[Exercise requirements]
Where in the listing does the word "worst" appear? Report each line that holds it.

---------- Data to use ----------

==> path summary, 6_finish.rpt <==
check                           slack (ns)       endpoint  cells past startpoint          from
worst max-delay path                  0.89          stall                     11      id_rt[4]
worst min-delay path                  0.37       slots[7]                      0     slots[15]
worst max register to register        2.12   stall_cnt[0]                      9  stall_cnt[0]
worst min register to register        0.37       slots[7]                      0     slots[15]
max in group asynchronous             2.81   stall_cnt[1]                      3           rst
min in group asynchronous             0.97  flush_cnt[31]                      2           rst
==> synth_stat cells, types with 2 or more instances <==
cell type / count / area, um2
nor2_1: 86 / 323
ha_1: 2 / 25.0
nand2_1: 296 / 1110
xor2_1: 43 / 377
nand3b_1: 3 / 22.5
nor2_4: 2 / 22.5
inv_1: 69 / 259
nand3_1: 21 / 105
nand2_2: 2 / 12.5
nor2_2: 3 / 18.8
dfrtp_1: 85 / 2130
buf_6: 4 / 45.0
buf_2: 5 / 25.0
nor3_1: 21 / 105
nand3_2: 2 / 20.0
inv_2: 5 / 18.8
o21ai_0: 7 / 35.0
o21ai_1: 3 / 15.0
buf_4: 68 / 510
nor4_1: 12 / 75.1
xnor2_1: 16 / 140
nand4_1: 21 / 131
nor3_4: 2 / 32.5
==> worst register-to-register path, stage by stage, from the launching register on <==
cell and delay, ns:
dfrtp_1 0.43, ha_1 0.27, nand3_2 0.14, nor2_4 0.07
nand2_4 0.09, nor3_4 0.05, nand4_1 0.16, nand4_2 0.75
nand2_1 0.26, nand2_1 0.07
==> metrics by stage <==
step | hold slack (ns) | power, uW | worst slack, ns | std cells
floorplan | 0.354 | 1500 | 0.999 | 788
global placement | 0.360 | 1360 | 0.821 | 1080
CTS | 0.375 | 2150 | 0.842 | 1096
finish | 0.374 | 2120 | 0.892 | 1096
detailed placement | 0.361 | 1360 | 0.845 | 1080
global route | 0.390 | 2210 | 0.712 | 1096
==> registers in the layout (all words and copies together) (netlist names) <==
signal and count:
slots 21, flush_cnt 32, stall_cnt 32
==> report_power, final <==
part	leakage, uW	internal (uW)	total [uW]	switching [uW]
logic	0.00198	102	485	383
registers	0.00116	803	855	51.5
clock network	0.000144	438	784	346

----------

[Reply to the task]
worst max-delay path                  0.89          stall                     11      id_rt[4]
worst min-delay path                  0.37       slots[7]                      0     slots[15]
worst max register to register        2.12   stall_cnt[0]                      9  stall_cnt[0]
worst min register to register        0.37       slots[7]                      0     slots[15]
==> worst register-to-register path, stage by stage, from the launching register on <==
step | hold slack (ns) | power, uW | worst slack, ns | std cells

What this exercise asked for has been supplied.